Nous ne choisissons pas les conditions dans lesquelles nous devons lutter. Mais nous avons la responsabilité de les regarder lucidement, sans nous réfugier dans des abstractions rassurantes ou des cadres d’analyse devenus inopérants. Faire comme si les espaces de lutte étaient neutres, comme si la conflictualité pouvait toujours être contenue dans des formes pacifiées, revient à ignorer les réalités concrètes auxquelles sont confrontés celles et ceux qui s’engagent.
Or ces réalités existent. Elles s’imposent, parfois brutalement. Elles rappellent que la lutte n’est pas seulement une affaire d’idées, mais aussi de conditions matérielles, de rapports de force, de capacité à tenir dans la durée face à des adversaires organisés.
Tant que des groupes d’extrême droite feront de la violence un outil de leur stratégie, tant qu’ils chercheront à imposer leur présence par l’intimidation, à restreindre l’expression par la menace, à tester les limites de ce qui peut être fait sans réaction, la question de l’autodéfense antifasciste restera posée.
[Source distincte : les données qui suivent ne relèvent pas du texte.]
## src/rtl/lin_serial_pkg.sv

```systemverilog
// Register map, field positions, reset values and counts for the serial unit.
// Assumes an 8-bit register port and a single 100 MHz clock.
package lin_serial_pkg;
    localparam int ADDR_W = 8;
    localparam int DATA_W = 8;
    localparam int PORT_E_WIDTH = 6;
    localparam int PIN_TXD = 0;
    localparam int PIN_RXD = 1;

    localparam logic [ADDR_W-1:0] ADDR_PORT_E = 8'h08;
    localparam logic [ADDR_W-1:0] ADDR_PORT_E_DIR = 8'h0c;
    localparam logic [ADDR_W-1:0] ADDR_CTRL_ONE = 8'h13;
    localparam logic [ADDR_W-1:0] ADDR_CTRL_TWO = 8'h14;
    localparam logic [ADDR_W-1:0] ADDR_STATUS = 8'h16;
    localparam logic [ADDR_W-1:0] ADDR_MASK = 8'h17;
    localparam logic [ADDR_W-1:0] ADDR_DATA = 8'h18;
    localparam logic [ADDR_W-1:0] ADDR_BAUD = 8'h19;
    localparam logic [ADDR_W-1:0] ADDR_FINE = 8'h1a;

    // serial_control_one, bit 7 down to bit 0.
    localparam int C1_LOOP = 7;
    localparam int C1_ENABLE = 6;
    localparam int C1_TX_INVERT = 5;
    localparam int C1_LEN9 = 4;
    localparam int C1_WAKE = 3;
    localparam int C1_IDLE_LINE_TYPE = 2;
    localparam int C1_PEN = 1;
    localparam int C1_PTY = 0;

    // serial_control_two.
    localparam int C2_TX_BIT8 = 7;
    localparam int C2_RX_BIT8 = 6;
    localparam int C2_TX_ON = 3;
    localparam int C2_RX_ON = 2;
    localparam int C2_SEND_BREAK = 1;
    localparam int C2_SRC_SEL = 0;

    // baud_rate_select.
    localparam int BR_LIN_BREAK_TX_ENABLE = 7;
    localparam int BR_LIN_BREAK_RX_ENABLE = 6;
    localparam int BR_PRESC_HI = 5;
    localparam int BR_PRESC_LO = 4;
    localparam int BR_DIV_HI = 2;

    // Status and mask layout.
    localparam int ST_TX_EMPTY = 7;
    localparam int ST_TX_DONE = 6;
    localparam int ST_RX_FULL = 5;
    localparam int ST_PARITY = 4;
    localparam int ST_FRAME = 3;
    localparam int ST_BREAK = 2;
    localparam logic [DATA_W-1:0] TX_STATUS_BITS = 8'hc0;

    localparam logic [DATA_W-1:0] RESET_CTRL = 8'h00;
    localparam logic [DATA_W-1:0] RESET_STATUS = 8'hc0;

    localparam logic [3:0] PRESC_DIV_0 = 4'h1;
    localparam logic [3:0] PRESC_DIV_1 = 4'h3;
    localparam logic [3:0] PRESC_DIV_2 = 4'h4;
    localparam logic [3:0] PRESC_DIV_3 = 4'hd;

    localparam logic [3:0] TICK_LAST = 4'hf;
    localparam logic [3:0] TICK_HALF = 4'h7;
    localparam logic [3:0] FRAME_BITS_8 = 4'ha;
    localparam logic [3:0] FRAME_BITS_9 = 4'hb;
    localparam logic [3:0] RX_SAMPLES_8 = 4'h9;
    localparam logic [3:0] RX_SAMPLES_9 = 4'ha;
    localparam logic [3:0] BRK_RX_NORMAL = 4'ha;
    localparam logic [3:0] BRK_RX_LIN = 4'hb;
    localparam logic [3:0] BRK_TX_NORMAL = 4'ha;
    localparam logic [3:0] BRK_TX_LIN = 4'hd;

    typedef enum logic {TX_IDLE, TX_SEND} tx_state_t;
    typedef enum logic [1:0] {RX_IDLE, RX_START, RX_DATA} rx_state_t;
endpackage : lin_serial_pkg

```

## src/rtl/lin_serial_unit.sv

```systemverilog
// Serial unit with LIN break logic, baud generator and the shared port E pins.
// Assumes synchronous pin inputs, one clock and a one-cycle register port.
//
// Contract
// - Loop mode feeds transmitter into receiver.
// - Enable runs unit; disable sets transmit flags.
// - Inversion flips every transmitted level.
// - Length bit picks 8 or 9 bits.
// - Control one layout fixed, reset clears it.
// - Disabled unit releases pins to the port.
// - Direction selects latch or pin on read.
// - Six port latches, untouched by reset.
// - LIN receive break needs 11 or 12 lows.
// - LIN transmit break is 13 or 14 bits.
// - Without LIN bits, behave as plain serial.
// - Prescaler divisor 1, 3, 4 or 13.
// - Baud divisor is two to the code.
// - One baud rate serves both directions.
// - Baud clock source is selectable.
`timescale 1ns/1ns
module lin_serial_unit (
    input wire logic i_mclk,
    input wire logic i_srst,
    input wire logic [lin_serial_pkg::ADDR_W-1:0] i_addr,
    input wire logic [lin_serial_pkg::DATA_W-1:0] i_wdata,
    input wire logic i_wr,
    input wire logic i_rd,
    output logic [lin_serial_pkg::DATA_W-1:0] o_rdata,
    output logic o_irq,
    input wire logic i_baud_src_tick,
    input wire logic [lin_serial_pkg::PORT_E_WIDTH-1:0] i_pe_in,
    output logic [lin_serial_pkg::PORT_E_WIDTH-1:0] o_pe_out,
    output logic [lin_serial_pkg::PORT_E_WIDTH-1:0] o_pe_oe
);
    import lin_serial_pkg::*;

    logic [DATA_W-1:0] ctrl_one;
    logic [DATA_W-1:0] ctrl_two;
    logic [DATA_W-1:0] baud_rate_select;
    logic [DATA_W-1:0] fine_prescaler_reg;
    logic [DATA_W-1:0] status;
    logic [DATA_W-1:0] mask;
    logic [PORT_E_WIDTH-1:0] port_e_pin_data;
    logic [PORT_E_WIDTH-1:0] port_e_direction;
    logic [8:0] tx_hold;
    logic hold_valid;
    logic [8:0] rx_buf;
    logic [20:0] baud_cnt;
    logic [20:0] baud_total;
    logic baud_tick;
    tx_state_t tx_state;
    logic [10:0] tx_shift;
    logic [3:0] tx_left;
    logic [3:0] tx_phase;
    logic tx_is_brk;
    logic tx_raw;
    logic tx_end;
    rx_state_t rx_state;
    logic [9:0] rx_shift;
    logic [9:0] next_rx_shift;
    logic [3:0] rx_phase;
    logic [3:0] rx_cnt;
    logic rx_line;
    logic rx_finish;
    logic [7:0] low_ticks;
    logic [DATA_W-1:0] set_vec;
    logic [DATA_W-1:0] w1c;
    logic enable;
    logic nine;

    function automatic logic [3:0] presc_div(input logic [1:0] code);
        case (code)
            2'b00: presc_div = PRESC_DIV_0;
            2'b01: presc_div = PRESC_DIV_1;
            2'b10: presc_div = PRESC_DIV_2;
            default: presc_div = PRESC_DIV_3;
        endcase
    endfunction : presc_div

    function automatic logic [3:0] brk_tx_len(input logic lin_break_tx_enable, input logic len9);
        brk_tx_len = (lin_break_tx_enable ? BRK_TX_LIN : BRK_TX_NORMAL) + {3'b000, len9};
    endfunction : brk_tx_len

    function automatic logic [7:0] brk_rx_ticks(input logic lin_break_rx_enable, input logic len9);
        logic [3:0] bits;
        bits = (lin_break_rx_enable ? BRK_RX_LIN : BRK_RX_NORMAL) + {3'b000, len9};
        brk_rx_ticks = {bits - 4'h1, TICK_LAST};
    endfunction : brk_rx_ticks

    function automatic logic [10:0] frame_of(input logic [8:0] d, input logic len9,
                                             input logic parity_enable, input logic parity_type);
        logic [8:0] v;
        logic p;
        v = len9 ? d : {1'b1, d[7:0]};
        p = (len9 ? ^d[7:0] : ^d[6:0]) ^ parity_type;
        if (parity_enable && len9) begin
            v[8] = p;
        end else if (parity_enable) begin
            v[7] = p;
        end
        frame_of = {1'b1, v, 1'b0};
    endfunction : frame_of

    assign enable = ctrl_one[C1_ENABLE];
    assign nine = ctrl_one[C1_LEN9];
    assign w1c = (i_wr && i_addr == ADDR_STATUS) ? i_wdata : '0;

    always_ff @(posedge i_mclk) begin
        if (i_srst) begin
            ctrl_one <= RESET_CTRL;
            baud_rate_select <= RESET_CTRL;
            fine_prescaler_reg <= RESET_CTRL;
            mask <= RESET_CTRL;
            port_e_direction <= '0;
        end else if (i_wr) begin
            case (i_addr)
                ADDR_CTRL_ONE: ctrl_one <= i_wdata;
                ADDR_BAUD: baud_rate_select <= i_wdata;
                ADDR_FINE: fine_prescaler_reg <= i_wdata;
                ADDR_MASK: mask <= i_wdata;
                ADDR_PORT_E_DIR: port_e_direction <= i_wdata[PORT_E_WIDTH-1:0];
                default: ;
            endcase
        end
    end

    // The port latches keep their contents across reset on purpose.
    always_ff @(posedge i_mclk) begin
        if (i_wr && i_addr == ADDR_PORT_E) begin
            port_e_pin_data <= i_wdata[PORT_E_WIDTH-1:0];
        end
    end

    always_ff @(posedge i_mclk) begin
        if (i_srst) begin
            ctrl_two <= RESET_CTRL;
        end else begin
            if (i_wr && i_addr == ADDR_CTRL_TWO) begin
                ctrl_two[C2_TX_BIT8] <= i_wdata[C2_TX_BIT8];
                ctrl_two[C2_TX_ON] <= i_wdata[C2_TX_ON];
                ctrl_two[C2_RX_ON] <= i_wdata[C2_RX_ON];
                ctrl_two[C2_SRC_SEL] <= i_wdata[C2_SRC_SEL];
            end
            // A break request stays pending until the transmitter takes it.
            if (i_wr && i_addr == ADDR_CTRL_TWO && i_wdata[C2_SEND_BREAK]) begin
                ctrl_two[C2_SEND_BREAK] <= 1'b1;
            end else if (tx_state == TX_IDLE && ctrl_two[C2_TX_ON] && enable) begin
                ctrl_two[C2_SEND_BREAK] <= 1'b0;
            end
            if (rx_finish) begin
                ctrl_two[C2_RX_BIT8] <= next_rx_shift[8];
            end
        end
    end

    always_comb begin
        baud_total = 21'(presc_div(baud_rate_select[BR_PRESC_HI:BR_PRESC_LO]))
            * 21'(8'h01 << baud_rate_select[BR_DIV_HI:0])
            * 21'({1'b0, fine_prescaler_reg} + 9'h001);
    end

    // One tick drives both directions, so they never drift apart.
    always_ff @(posedge i_mclk) begin
        if (i_srst || !enable) begin
            baud_cnt <= '0;
        end else if (ctrl_two[C2_SRC_SEL] ? i_baud_src_tick : 1'b1) begin
            baud_cnt <= baud_tick ? '0 : baud_cnt + 21'h000001;
        end
    end
    assign baud_tick = enable && (ctrl_two[C2_SRC_SEL] ? i_baud_src_tick : 1'b1)
        && baud_cnt >= baud_total - 21'h000001;

    always_ff @(posedge i_mclk) begin
        if (i_srst) begin
            hold_valid <= 1'b0;
            tx_hold <= '0;
        end else if (i_wr && i_addr == ADDR_DATA) begin
            hold_valid <= 1'b1;
            tx_hold <= {ctrl_two[C2_TX_BIT8], i_wdata};
        end else if (tx_state == TX_IDLE && ctrl_two[C2_TX_ON] && enable
                     && !ctrl_two[C2_SEND_BREAK]) begin
            hold_valid <= 1'b0;
        end
    end

    assign tx_end = tx_state == TX_SEND && baud_tick && tx_phase == TICK_LAST
        && tx_left == 4'h1;

    always_ff @(posedge i_mclk) begin
        if (i_srst || !enable) begin
            tx_state <= TX_IDLE;
            tx_shift <= '1;
            tx_left <= '0;
            tx_phase <= '0;
            tx_is_brk <= 1'b0;
        end else begin
            case (tx_state)
                TX_IDLE: begin
                    tx_phase <= '0;
                    if (ctrl_two[C2_TX_ON] && ctrl_two[C2_SEND_BREAK]) begin
                        tx_state <= TX_SEND;
                        tx_shift <= '0;
                        tx_left <= brk_tx_len(baud_rate_select[BR_LIN_BREAK_TX_ENABLE], nine);
                        tx_is_brk <= 1'b1;
                    end else if (ctrl_two[C2_TX_ON] && hold_valid) begin
                        tx_state <= TX_SEND;
                        tx_shift <= frame_of(tx_hold, nine, ctrl_one[C1_PEN],
                                             ctrl_one[C1_PTY]);
                        tx_left <= nine ? FRAME_BITS_9 : FRAME_BITS_8;
                        tx_is_brk <= 1'b0;
                    end
                end
                TX_SEND: begin
                    if (baud_tick) begin
                        tx_phase <= tx_phase + 4'h1;
                        if (tx_phase == TICK_LAST) begin
                            tx_shift <= {!tx_is_brk, tx_shift[10:1]};
                            tx_left <= tx_left - 4'h1;
                            if (tx_left == 4'h1) begin
                                tx_state <= TX_IDLE;
                            end
                        end
                    end
                end
                default: tx_state <= TX_IDLE;
            endcase
        end
    end
    assign tx_raw = tx_state == TX_SEND ? tx_shift[0] : 1'b1;

    assign rx_line = ctrl_one[C1_LOOP] ? tx_raw : i_pe_in[PIN_RXD];
    assign next_rx_shift = {rx_line, rx_shift[9:1]};
    assign rx_finish = rx_state == RX_DATA && baud_tick && rx_phase == TICK_LAST
        && rx_cnt == (nine ? RX_SAMPLES_9 : RX_SAMPLES_8) - 4'h1;

    always_ff @(posedge i_mclk) begin
        if (i_srst || !enable || !ctrl_two[C2_RX_ON]) begin
            rx_state <= RX_IDLE;
            rx_phase <= '0;
            rx_cnt <= '0;
            rx_shift <= '0;
        end else if (baud_tick) begin
            case (rx_state)
                RX_IDLE: begin
                    rx_phase <= '0;
                    if (!rx_line) begin
                        rx_state <= RX_START;
                    end
                end
                RX_START: begin
                    rx_phase <= rx_phase + 4'h1;
                    if (rx_phase == TICK_HALF) begin
                        rx_state <= rx_line ? RX_IDLE : RX_DATA;
                        rx_phase <= '0;
                        rx_cnt <= '0;
                    end
                end
                RX_DATA: begin
                    rx_phase <= rx_phase + 4'h1;
                    if (rx_phase == TICK_LAST) begin
                        rx_shift <= next_rx_shift;
                        rx_cnt <= rx_cnt + 4'h1;
                        if (rx_finish) begin
                            rx_state <= RX_IDLE;
                        end
                    end
                end
                default: rx_state <= RX_IDLE;
            endcase
        end
    end

    always_ff @(posedge i_mclk) begin
        if (i_srst) begin
            rx_buf <= '0;
        end else if (rx_finish) begin
            rx_buf <= nine ? next_rx_shift[8:0] : {1'b0, next_rx_shift[8:1]};
        end
    end

    // Low time is measured on its own so a break longer than a frame is seen.
    always_ff @(posedge i_mclk) begin
        if (i_srst || !enable || rx_line) begin
            low_ticks <= '0;
        end else if (baud_tick && low_ticks != 8'hff) begin
            low_ticks <= low_ticks + 8'h01;
        end
    end

    always_comb begin
        set_vec = '0;
        set_vec[ST_TX_EMPTY] = !enable || (tx_state == TX_IDLE && hold_valid
            && ctrl_two[C2_TX_ON] && !ctrl_two[C2_SEND_BREAK]);
        set_vec[ST_TX_DONE] = !enable || (tx_end && !hold_valid);
        set_vec[ST_RX_FULL] = rx_finish;
        set_vec[ST_FRAME] = rx_finish && !rx_line;
        set_vec[ST_PARITY] = rx_finish && ctrl_one[C1_PEN]
            && ((nine ? ^next_rx_shift[8:0] : ^next_rx_shift[8:1]) ^ ctrl_one[C1_PTY]);
        set_vec[ST_BREAK] = baud_tick && !rx_line && ctrl_two[C2_RX_ON]
            && low_ticks == brk_rx_ticks(baud_rate_select[BR_LIN_BREAK_RX_ENABLE], nine);
    end

    // Hardware sets win over a write-one clear in the same cycle.
    always_ff @(posedge i_mclk) begin
        if (i_srst) begin
            status <= RESET_STATUS;
        end else begin
            status <= (status & ~w1c & ~((i_wr && i_addr == ADDR_DATA) ?
                TX_STATUS_BITS : 8'h00)) | set_vec;
        end
    end

    // Transmit interrupts are gated off while the unit is disabled.
    always_ff @(posedge i_mclk) begin
        if (i_srst) begin
            o_irq <= 1'b0;
        end else begin
            o_irq <= |(status & mask & (enable ? 8'hff : ~TX_STATUS_BITS));
        end
    end

    always_ff @(posedge i_mclk) begin
        if (i_srst) begin
            o_rdata <= '0;
        end else if (i_rd) begin
            case (i_addr)
                ADDR_CTRL_ONE: o_rdata <= ctrl_one;
                ADDR_CTRL_TWO: o_rdata <= ctrl_two;
                ADDR_STATUS: o_rdata <= status;
                ADDR_MASK: o_rdata <= mask;
                ADDR_DATA: o_rdata <= rx_buf[7:0];
                ADDR_BAUD: o_rdata <= baud_rate_select;
                ADDR_FINE: o_rdata <= fine_prescaler_reg;
                ADDR_PORT_E_DIR: o_rdata <= {2'b00, port_e_direction};
                ADDR_PORT_E: o_rdata <= {2'b00, (port_e_direction & port_e_pin_data)
                    | (~port_e_direction & i_pe_in)};
                default: o_rdata <= '0;
            endcase
        end else begin
            o_rdata <= '0;
        end
    end

    always_comb begin
        o_pe_oe = port_e_direction;
        o_pe_out = port_e_direction & port_e_pin_data;
        if (enable) begin
            o_pe_oe[PIN_TXD] = 1'b1;
            o_pe_oe[PIN_RXD] = 1'b0;
            o_pe_out[PIN_TXD] = tx_raw ^ ctrl_one[C1_TX_INVERT];
            o_pe_out[PIN_RXD] = 1'b0;
        end
    end

    logic [20:0] gap;
    logic gap_ok;
    always_ff @(posedge i_mclk) begin
        if (i_srst || !enable || (i_wr && (i_addr == ADDR_BAUD || i_addr == ADDR_FINE
            || i_addr == ADDR_CTRL_TWO))) begin
            gap <= '0;
            gap_ok <= 1'b0;
        end else begin
            gap <= baud_tick ? '0 : gap + 21'h000001;
            gap_ok <= gap_ok || baud_tick;
        end
    end
endmodule : lin_serial_unit

```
Elle ne disparaîtra pas par décret moral. Elle ne s’effacera pas sous l’effet d’une condamnation de principe. Elle persistera, parce qu’elle découle directement d’une situation concrète, d’un rapport de force réel.
Il faut donc refuser les faux débats qui consistent à la présenter comme une dérive, comme un excès ou comme une anomalie. Cette manière de poser le problème inverse les responsabilités et empêche de penser la lutte telle qu’elle est réellement menée.
L’autodéfense n’est pas une radicalité choisie. Elle est une réponse imposée.
Elle est une nécessité pour continuer à se rassembler, sans que chaque initiative soit menacée ou empêchée. Une nécessité pour continuer à lutter, sans que l’engagement soit conditionné par la peur. Une nécessité pour continuer à exister dans l’espace public, face à celles et ceux qui cherchent précisément à en exclure toute opposition.
Mais elle n’épuise pas la lutte. Elle ne constitue pas un horizon en soi. Elle est ce qui permet de préserver les conditions dans lesquelles une dynamique antifasciste peut se déployer, s’organiser, s’élargir.
C’est en ce sens qu’il faut la comprendre. Non comme une fin, mais comme un moyen. Non comme un choix, mais comme une conséquence.
Et, surtout, comme une exigence de lucidité face au réel.